____ Input material

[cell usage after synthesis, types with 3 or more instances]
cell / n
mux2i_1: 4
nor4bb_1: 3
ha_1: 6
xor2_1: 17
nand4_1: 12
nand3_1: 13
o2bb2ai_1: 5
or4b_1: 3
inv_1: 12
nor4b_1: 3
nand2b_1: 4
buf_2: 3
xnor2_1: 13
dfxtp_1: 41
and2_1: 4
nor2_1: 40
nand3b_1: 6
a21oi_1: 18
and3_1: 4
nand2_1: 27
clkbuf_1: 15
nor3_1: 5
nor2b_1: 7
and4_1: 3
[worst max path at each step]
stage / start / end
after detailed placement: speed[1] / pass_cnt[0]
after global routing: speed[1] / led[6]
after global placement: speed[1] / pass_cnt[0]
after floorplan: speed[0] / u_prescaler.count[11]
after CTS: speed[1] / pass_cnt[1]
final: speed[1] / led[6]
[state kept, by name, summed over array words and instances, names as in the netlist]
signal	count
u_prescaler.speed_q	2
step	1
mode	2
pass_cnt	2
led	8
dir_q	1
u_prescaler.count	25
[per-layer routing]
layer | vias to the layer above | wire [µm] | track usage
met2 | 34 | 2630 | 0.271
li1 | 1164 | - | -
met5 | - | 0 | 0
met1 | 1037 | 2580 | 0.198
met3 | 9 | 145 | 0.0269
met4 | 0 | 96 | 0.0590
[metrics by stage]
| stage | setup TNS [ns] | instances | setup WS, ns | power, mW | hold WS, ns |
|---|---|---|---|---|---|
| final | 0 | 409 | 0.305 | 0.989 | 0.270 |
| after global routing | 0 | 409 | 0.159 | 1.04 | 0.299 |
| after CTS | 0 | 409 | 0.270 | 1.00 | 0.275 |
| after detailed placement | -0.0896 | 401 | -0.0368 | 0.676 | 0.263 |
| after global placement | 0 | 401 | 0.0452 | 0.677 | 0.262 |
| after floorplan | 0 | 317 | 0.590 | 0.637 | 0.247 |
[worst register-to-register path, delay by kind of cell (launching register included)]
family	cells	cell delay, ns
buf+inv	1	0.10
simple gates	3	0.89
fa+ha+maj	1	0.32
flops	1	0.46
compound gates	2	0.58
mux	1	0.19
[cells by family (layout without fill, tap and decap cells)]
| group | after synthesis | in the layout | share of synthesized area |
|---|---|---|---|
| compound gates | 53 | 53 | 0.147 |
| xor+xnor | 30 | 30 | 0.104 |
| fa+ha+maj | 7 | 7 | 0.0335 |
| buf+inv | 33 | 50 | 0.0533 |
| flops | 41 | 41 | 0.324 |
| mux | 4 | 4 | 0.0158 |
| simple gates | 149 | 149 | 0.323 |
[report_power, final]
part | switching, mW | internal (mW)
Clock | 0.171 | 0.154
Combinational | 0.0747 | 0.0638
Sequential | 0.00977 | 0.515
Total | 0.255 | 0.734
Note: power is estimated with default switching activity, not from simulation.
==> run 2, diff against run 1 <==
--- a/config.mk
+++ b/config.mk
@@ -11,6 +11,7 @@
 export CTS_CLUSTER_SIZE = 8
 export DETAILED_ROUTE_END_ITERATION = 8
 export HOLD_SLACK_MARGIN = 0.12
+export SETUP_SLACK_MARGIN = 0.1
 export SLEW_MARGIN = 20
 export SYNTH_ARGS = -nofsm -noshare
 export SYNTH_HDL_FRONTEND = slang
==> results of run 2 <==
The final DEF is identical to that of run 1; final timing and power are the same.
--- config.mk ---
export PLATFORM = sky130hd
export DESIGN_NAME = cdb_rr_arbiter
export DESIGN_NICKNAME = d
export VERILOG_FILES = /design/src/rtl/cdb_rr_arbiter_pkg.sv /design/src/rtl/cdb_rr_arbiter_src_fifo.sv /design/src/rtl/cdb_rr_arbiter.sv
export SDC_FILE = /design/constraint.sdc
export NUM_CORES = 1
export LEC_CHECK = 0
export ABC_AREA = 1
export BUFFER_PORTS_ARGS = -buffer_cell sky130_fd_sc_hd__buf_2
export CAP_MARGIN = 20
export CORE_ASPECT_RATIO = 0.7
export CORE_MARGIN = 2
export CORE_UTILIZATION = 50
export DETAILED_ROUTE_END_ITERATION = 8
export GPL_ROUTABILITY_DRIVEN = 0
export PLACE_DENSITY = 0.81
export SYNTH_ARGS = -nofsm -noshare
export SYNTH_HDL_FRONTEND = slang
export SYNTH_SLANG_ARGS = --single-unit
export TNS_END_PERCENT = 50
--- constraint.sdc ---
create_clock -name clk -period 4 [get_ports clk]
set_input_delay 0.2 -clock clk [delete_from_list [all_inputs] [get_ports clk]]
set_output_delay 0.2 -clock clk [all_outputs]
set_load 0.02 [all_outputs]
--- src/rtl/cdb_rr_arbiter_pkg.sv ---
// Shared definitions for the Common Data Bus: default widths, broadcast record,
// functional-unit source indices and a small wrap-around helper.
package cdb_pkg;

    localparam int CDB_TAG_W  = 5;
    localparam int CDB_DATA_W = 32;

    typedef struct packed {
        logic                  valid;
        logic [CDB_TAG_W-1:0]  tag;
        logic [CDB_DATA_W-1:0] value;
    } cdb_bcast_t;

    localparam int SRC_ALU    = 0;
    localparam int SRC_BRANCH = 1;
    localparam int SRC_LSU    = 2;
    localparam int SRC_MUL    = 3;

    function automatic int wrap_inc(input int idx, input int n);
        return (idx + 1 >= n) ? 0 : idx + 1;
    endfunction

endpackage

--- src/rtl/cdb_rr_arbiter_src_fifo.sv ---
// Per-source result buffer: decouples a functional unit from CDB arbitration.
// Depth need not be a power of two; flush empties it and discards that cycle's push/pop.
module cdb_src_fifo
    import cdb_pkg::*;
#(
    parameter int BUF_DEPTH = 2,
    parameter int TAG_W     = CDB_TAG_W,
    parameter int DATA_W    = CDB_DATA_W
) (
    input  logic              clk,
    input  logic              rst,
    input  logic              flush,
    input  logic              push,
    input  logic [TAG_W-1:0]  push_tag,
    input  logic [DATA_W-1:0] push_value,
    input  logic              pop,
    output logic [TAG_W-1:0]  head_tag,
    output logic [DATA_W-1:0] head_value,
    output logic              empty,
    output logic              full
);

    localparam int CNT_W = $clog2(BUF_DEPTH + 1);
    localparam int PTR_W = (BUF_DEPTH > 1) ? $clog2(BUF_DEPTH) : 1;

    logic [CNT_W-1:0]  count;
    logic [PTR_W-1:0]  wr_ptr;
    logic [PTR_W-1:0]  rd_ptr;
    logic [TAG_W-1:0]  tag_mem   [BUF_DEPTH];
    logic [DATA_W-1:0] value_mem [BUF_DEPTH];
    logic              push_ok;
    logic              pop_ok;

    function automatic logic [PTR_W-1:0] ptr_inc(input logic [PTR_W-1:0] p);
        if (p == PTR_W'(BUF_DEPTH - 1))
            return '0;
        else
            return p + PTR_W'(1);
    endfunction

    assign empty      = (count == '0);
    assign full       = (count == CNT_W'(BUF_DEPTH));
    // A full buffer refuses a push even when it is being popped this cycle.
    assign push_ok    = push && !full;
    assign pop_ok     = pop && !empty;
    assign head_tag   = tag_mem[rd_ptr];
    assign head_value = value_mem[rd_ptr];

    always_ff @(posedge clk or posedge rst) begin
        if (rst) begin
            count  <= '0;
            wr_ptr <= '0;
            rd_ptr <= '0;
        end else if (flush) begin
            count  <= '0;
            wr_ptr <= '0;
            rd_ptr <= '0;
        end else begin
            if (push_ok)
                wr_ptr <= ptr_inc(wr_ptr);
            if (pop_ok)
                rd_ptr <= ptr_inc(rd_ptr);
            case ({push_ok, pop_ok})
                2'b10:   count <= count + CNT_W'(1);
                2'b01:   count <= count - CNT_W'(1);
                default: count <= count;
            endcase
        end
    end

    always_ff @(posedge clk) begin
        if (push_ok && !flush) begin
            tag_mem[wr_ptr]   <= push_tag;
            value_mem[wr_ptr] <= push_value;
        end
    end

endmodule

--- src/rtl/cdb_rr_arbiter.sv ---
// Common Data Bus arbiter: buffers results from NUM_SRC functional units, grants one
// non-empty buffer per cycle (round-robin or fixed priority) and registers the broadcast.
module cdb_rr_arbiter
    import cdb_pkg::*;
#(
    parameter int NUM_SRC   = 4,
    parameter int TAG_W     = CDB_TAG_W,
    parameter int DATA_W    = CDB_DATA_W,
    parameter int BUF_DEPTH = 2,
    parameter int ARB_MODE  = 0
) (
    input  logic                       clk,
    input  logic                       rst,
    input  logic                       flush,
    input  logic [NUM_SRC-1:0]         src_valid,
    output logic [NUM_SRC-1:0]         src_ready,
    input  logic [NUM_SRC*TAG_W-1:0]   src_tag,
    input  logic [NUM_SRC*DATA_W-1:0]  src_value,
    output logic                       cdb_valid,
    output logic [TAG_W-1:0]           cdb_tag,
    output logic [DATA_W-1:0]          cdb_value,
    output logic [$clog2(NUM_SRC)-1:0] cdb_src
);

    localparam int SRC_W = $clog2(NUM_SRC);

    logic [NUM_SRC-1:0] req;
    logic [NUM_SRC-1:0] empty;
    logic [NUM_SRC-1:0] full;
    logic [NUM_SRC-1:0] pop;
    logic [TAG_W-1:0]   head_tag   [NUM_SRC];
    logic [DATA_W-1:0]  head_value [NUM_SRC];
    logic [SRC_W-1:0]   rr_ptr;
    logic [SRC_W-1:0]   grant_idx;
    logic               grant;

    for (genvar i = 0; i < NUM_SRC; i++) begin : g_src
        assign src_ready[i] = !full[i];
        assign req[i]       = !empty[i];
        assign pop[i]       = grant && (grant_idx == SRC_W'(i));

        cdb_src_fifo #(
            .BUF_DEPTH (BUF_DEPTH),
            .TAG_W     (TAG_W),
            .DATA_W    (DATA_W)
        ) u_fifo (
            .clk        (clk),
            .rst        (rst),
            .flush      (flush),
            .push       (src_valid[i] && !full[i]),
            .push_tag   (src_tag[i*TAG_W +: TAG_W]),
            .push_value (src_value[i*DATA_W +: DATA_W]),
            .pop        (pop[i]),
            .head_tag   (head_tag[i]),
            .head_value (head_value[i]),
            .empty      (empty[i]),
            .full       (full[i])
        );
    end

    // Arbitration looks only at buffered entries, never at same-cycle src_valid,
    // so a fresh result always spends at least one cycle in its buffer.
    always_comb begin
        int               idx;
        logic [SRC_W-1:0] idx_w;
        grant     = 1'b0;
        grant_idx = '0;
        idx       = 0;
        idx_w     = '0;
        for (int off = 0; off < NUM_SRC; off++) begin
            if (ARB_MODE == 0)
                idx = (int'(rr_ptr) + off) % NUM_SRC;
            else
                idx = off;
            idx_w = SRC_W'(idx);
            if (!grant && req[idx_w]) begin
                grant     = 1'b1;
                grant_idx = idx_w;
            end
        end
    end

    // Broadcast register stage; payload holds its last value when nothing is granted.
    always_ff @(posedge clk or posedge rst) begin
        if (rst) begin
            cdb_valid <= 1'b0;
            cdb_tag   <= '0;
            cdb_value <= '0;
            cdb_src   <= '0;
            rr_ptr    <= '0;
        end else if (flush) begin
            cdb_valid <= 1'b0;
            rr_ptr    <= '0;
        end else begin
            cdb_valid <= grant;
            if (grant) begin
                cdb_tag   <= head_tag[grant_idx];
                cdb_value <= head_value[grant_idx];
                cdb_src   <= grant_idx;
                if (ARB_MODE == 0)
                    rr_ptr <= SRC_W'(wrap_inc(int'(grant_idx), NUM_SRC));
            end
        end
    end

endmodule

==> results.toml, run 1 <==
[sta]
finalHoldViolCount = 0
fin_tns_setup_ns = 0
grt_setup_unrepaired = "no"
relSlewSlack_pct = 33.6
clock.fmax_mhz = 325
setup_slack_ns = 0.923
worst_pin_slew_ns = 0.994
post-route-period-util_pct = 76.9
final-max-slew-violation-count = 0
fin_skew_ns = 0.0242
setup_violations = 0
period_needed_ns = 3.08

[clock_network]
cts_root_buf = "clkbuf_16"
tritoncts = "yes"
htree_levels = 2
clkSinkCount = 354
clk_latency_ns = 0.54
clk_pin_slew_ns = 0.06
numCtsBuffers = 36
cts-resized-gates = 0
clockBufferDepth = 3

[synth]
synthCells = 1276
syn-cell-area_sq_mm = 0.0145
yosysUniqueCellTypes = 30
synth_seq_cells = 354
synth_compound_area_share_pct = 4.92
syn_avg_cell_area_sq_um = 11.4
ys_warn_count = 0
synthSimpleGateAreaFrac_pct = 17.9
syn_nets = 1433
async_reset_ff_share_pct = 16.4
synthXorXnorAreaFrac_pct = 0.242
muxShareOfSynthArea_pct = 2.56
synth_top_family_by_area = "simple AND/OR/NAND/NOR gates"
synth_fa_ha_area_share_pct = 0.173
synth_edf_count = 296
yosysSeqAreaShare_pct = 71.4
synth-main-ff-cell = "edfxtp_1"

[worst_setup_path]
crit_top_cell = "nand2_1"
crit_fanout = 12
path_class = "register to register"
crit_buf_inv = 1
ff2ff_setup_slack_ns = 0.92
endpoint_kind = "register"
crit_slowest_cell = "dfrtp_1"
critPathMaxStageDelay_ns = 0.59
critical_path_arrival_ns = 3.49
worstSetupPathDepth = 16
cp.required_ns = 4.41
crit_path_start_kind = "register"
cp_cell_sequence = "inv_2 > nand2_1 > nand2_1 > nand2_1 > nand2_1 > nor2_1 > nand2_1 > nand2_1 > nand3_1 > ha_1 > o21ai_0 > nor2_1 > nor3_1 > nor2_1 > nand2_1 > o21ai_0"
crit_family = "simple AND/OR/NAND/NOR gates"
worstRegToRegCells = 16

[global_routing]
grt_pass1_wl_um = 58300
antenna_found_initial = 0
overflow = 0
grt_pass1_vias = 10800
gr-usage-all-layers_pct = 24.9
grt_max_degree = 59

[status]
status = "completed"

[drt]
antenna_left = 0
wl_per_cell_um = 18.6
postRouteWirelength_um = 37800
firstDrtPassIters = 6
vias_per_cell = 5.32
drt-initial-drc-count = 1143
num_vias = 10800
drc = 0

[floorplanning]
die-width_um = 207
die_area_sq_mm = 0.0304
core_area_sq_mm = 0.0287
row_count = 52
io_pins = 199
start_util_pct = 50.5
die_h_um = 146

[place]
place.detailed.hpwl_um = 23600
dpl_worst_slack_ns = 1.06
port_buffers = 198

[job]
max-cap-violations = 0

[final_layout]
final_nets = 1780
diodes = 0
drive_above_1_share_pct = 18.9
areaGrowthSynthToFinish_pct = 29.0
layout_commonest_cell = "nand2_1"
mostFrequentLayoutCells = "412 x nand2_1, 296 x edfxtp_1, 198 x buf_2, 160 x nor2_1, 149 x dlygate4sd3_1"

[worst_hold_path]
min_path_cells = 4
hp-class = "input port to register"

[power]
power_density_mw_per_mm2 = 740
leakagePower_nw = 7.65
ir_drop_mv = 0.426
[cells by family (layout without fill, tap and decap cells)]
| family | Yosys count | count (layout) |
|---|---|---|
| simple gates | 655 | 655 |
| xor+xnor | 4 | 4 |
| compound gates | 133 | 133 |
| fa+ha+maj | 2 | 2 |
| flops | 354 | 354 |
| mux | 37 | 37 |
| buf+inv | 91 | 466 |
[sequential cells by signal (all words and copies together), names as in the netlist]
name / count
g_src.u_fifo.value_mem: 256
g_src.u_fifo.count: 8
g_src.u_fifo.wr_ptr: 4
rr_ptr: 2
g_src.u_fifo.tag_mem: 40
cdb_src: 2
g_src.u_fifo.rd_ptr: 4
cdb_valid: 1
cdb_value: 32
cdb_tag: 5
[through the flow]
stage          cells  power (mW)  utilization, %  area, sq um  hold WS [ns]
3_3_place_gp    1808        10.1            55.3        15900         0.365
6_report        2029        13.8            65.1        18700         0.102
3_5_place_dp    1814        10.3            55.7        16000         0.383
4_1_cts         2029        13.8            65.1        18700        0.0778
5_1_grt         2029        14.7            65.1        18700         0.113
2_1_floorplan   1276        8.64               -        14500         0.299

________

- Exercise requirements -
Print, please, the lines from the first line of the material through the line that contains "after floorplan: speed[0]", exactly as written and with nothing added.

- Answer space -
[cell usage after synthesis, types with 3 or more instances]
cell / n
mux2i_1: 4
nor4bb_1: 3
ha_1: 6
xor2_1: 17
nand4_1: 12
nand3_1: 13
o2bb2ai_1: 5
or4b_1: 3
inv_1: 12
nor4b_1: 3
nand2b_1: 4
buf_2: 3
xnor2_1: 13
dfxtp_1: 41
and2_1: 4
nor2_1: 40
nand3b_1: 6
a21oi_1: 18
and3_1: 4
nand2_1: 27
clkbuf_1: 15
nor3_1: 5
nor2b_1: 7
and4_1: 3
[worst max path at each step]
stage / start / end
after detailed placement: speed[1] / pass_cnt[0]
after global routing: speed[1] / led[6]
after global placement: speed[1] / pass_cnt[0]
after floorplan: speed[0] / u_prescaler.count[11]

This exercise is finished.